== EXERCISE INPUT ==
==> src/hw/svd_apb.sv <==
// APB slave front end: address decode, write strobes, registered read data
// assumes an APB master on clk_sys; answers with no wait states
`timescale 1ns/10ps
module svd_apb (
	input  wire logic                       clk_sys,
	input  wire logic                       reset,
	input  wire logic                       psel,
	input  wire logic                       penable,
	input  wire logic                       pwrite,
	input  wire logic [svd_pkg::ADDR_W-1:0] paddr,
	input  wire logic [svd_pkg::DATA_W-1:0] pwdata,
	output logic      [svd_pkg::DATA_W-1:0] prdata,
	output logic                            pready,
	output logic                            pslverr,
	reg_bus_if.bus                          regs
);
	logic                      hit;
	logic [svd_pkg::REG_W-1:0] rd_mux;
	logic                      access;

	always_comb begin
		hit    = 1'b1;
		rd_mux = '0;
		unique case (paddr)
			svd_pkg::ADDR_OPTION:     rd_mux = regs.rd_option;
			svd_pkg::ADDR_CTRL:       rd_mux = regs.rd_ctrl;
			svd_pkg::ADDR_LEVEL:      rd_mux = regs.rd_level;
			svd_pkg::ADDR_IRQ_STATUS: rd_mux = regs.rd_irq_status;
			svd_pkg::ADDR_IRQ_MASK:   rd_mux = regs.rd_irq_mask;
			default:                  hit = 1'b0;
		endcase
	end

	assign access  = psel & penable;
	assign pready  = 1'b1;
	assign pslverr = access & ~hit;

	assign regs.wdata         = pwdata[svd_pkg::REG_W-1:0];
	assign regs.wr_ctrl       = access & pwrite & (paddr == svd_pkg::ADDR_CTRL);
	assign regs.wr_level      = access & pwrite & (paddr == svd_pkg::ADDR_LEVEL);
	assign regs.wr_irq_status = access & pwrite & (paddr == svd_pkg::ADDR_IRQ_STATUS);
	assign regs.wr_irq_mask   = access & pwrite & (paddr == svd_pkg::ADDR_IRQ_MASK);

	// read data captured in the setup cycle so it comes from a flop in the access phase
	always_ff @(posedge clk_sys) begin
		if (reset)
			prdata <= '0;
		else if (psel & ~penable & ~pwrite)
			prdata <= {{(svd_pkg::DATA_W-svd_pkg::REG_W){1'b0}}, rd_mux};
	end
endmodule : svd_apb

==

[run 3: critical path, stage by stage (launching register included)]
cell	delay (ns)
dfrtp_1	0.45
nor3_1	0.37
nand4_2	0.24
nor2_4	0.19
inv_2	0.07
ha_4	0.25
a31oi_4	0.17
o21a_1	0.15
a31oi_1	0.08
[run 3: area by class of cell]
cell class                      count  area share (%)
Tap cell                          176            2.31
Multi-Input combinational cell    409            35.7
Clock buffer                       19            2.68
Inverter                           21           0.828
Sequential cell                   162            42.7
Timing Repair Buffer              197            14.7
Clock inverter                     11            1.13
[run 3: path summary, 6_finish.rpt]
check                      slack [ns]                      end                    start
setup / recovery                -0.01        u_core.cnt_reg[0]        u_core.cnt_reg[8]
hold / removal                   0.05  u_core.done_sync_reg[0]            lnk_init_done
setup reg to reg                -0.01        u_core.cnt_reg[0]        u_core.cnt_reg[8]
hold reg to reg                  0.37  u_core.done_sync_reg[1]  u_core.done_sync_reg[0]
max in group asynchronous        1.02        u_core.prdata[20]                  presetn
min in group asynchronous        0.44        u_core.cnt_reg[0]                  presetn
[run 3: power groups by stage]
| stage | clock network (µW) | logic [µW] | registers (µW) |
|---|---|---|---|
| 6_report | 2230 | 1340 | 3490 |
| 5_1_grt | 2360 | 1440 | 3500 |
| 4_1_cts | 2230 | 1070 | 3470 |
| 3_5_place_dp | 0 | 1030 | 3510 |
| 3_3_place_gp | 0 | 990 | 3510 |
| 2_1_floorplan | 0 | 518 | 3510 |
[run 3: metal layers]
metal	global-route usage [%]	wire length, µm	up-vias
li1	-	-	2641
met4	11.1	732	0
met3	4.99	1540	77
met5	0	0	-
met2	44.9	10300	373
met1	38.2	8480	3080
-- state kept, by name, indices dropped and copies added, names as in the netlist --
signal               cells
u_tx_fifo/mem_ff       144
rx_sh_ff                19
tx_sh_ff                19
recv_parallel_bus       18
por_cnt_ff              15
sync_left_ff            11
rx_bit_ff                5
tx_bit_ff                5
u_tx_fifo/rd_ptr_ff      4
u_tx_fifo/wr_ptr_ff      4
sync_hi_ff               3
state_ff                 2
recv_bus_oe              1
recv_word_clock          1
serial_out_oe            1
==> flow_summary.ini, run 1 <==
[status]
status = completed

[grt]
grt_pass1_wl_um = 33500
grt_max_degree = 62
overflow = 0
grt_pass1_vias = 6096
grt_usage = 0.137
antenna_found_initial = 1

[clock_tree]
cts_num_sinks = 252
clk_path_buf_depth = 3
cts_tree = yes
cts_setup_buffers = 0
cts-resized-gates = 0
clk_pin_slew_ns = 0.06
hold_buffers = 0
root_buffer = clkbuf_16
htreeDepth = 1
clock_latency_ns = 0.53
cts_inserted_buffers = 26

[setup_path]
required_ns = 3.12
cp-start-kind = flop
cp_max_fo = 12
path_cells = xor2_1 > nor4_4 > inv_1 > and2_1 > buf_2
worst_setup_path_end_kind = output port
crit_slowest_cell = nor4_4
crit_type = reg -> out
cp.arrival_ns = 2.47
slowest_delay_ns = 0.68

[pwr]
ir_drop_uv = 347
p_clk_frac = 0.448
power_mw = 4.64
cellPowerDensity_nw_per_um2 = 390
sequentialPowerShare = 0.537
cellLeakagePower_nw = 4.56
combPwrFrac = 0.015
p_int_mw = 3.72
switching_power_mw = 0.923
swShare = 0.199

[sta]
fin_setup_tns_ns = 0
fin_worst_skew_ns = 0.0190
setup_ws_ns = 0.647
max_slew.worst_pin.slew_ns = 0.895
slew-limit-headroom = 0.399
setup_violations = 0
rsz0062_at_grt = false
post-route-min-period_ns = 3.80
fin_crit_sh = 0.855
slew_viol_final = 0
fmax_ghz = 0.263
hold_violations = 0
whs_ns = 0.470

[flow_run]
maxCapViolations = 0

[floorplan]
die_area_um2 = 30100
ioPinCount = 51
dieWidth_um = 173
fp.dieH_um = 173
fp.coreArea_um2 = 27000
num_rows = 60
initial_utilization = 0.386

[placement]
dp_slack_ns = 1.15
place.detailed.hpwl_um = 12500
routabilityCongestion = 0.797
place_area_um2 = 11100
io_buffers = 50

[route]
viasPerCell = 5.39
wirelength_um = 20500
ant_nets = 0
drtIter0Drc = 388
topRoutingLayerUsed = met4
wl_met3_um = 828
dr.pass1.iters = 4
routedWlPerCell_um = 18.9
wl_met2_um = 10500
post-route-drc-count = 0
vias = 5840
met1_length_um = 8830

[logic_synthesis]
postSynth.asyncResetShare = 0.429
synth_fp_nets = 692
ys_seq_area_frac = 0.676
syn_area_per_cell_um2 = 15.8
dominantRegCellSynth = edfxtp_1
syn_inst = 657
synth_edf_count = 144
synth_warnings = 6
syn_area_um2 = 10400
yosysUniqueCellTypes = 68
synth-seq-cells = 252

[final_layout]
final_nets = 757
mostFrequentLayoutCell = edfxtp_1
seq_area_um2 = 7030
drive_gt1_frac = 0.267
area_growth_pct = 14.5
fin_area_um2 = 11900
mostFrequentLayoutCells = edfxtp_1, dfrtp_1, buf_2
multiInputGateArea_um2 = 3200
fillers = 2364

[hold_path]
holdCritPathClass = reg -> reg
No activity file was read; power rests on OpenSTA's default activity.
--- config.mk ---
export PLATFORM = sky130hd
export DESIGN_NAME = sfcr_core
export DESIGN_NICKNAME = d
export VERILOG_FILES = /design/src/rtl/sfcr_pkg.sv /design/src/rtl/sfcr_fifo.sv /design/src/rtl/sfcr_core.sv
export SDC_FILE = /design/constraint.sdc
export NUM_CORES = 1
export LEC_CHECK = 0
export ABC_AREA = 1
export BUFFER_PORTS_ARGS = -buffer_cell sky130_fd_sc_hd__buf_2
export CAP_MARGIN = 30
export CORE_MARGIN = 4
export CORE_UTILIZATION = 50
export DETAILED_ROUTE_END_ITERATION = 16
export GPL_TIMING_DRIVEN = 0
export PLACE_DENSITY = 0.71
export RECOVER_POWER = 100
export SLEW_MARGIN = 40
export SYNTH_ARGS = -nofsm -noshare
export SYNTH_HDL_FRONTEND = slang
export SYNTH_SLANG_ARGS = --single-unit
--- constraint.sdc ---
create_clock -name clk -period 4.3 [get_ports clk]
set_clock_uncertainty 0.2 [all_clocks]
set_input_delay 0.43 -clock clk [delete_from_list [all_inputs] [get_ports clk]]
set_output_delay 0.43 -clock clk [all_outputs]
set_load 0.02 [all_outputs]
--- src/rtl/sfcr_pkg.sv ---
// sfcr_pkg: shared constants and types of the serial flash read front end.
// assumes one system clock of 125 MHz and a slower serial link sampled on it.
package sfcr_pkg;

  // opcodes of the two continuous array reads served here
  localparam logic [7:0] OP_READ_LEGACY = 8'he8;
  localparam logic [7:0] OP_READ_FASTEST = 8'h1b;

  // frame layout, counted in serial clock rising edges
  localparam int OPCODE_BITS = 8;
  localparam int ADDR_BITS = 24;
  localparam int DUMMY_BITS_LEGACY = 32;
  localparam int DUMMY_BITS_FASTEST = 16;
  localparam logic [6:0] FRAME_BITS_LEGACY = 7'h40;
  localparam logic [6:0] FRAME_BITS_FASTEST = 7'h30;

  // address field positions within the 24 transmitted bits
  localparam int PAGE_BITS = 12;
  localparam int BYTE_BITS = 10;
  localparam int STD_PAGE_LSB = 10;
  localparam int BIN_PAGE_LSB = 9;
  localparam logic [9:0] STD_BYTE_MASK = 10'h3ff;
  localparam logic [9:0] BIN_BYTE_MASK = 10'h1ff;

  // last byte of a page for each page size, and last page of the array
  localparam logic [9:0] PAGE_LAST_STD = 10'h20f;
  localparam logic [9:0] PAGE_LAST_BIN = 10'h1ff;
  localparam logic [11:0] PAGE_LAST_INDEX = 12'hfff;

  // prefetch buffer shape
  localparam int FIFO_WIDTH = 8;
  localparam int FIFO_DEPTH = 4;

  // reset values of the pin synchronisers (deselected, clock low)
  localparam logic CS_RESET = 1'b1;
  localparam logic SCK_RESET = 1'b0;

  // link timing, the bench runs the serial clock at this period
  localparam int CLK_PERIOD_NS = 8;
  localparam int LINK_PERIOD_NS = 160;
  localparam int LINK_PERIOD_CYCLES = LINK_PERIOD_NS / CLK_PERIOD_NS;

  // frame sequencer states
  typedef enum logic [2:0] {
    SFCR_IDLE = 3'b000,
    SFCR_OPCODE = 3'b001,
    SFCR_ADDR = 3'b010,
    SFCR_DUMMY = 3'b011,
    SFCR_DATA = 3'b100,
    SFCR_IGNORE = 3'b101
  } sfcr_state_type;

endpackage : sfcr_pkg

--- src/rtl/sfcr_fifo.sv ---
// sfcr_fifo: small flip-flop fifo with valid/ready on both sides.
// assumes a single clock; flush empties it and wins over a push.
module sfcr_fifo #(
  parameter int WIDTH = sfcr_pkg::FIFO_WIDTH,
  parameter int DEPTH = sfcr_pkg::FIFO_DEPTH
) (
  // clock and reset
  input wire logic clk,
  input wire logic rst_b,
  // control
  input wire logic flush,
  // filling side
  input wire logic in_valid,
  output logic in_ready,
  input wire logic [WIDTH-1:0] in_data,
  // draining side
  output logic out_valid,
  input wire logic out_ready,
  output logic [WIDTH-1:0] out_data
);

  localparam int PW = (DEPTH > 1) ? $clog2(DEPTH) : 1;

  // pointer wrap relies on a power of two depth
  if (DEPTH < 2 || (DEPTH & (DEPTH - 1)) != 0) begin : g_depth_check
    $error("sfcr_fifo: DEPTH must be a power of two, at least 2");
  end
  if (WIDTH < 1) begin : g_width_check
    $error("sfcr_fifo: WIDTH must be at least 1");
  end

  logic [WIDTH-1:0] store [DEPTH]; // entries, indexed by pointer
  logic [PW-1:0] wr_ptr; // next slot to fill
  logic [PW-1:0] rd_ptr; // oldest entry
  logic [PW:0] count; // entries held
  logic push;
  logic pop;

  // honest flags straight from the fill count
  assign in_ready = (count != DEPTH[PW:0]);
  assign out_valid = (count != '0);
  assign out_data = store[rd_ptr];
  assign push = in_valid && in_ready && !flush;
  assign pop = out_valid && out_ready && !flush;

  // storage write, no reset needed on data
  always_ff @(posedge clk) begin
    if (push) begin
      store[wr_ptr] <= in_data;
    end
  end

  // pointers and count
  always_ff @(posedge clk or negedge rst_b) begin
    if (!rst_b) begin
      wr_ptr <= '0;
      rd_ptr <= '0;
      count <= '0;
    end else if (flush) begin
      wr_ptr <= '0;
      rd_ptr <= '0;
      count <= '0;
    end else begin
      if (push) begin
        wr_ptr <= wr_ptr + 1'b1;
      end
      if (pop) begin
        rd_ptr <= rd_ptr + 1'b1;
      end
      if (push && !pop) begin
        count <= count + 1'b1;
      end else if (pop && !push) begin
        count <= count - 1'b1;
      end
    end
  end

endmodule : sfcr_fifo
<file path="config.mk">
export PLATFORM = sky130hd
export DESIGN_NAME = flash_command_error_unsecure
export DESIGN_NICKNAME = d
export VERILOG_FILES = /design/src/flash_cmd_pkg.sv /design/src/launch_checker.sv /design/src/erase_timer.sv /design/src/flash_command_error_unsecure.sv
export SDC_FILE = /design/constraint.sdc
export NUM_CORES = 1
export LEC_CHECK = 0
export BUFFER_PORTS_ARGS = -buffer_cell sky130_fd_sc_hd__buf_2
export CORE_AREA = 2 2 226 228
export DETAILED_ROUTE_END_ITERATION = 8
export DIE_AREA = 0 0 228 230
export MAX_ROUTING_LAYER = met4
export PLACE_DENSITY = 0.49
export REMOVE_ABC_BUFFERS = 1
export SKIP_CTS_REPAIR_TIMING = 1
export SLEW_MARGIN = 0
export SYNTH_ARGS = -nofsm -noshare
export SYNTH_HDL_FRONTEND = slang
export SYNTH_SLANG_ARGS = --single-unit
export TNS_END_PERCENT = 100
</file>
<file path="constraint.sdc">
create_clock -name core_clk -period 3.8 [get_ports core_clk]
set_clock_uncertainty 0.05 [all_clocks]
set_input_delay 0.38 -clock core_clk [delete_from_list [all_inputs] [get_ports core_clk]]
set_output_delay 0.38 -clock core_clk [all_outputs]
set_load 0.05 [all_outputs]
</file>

== TASK GOAL ==
The lines above from the one with "slowest_delay_ns = 0.68" through the one with "setup_ws_ns = 0.647" are to be duplicated exactly, ends included, with nothing added.

== RESULT OF THIS EXERCISE ==
slowest_delay_ns = 0.68

[pwr]
ir_drop_uv = 347
p_clk_frac = 0.448
power_mw = 4.64
cellPowerDensity_nw_per_um2 = 390
sequentialPowerShare = 0.537
cellLeakagePower_nw = 4.56
combPwrFrac = 0.015
p_int_mw = 3.72
switching_power_mw = 0.923
swShare = 0.199

[sta]
fin_setup_tns_ns = 0
fin_worst_skew_ns = 0.0190
setup_ws_ns = 0.647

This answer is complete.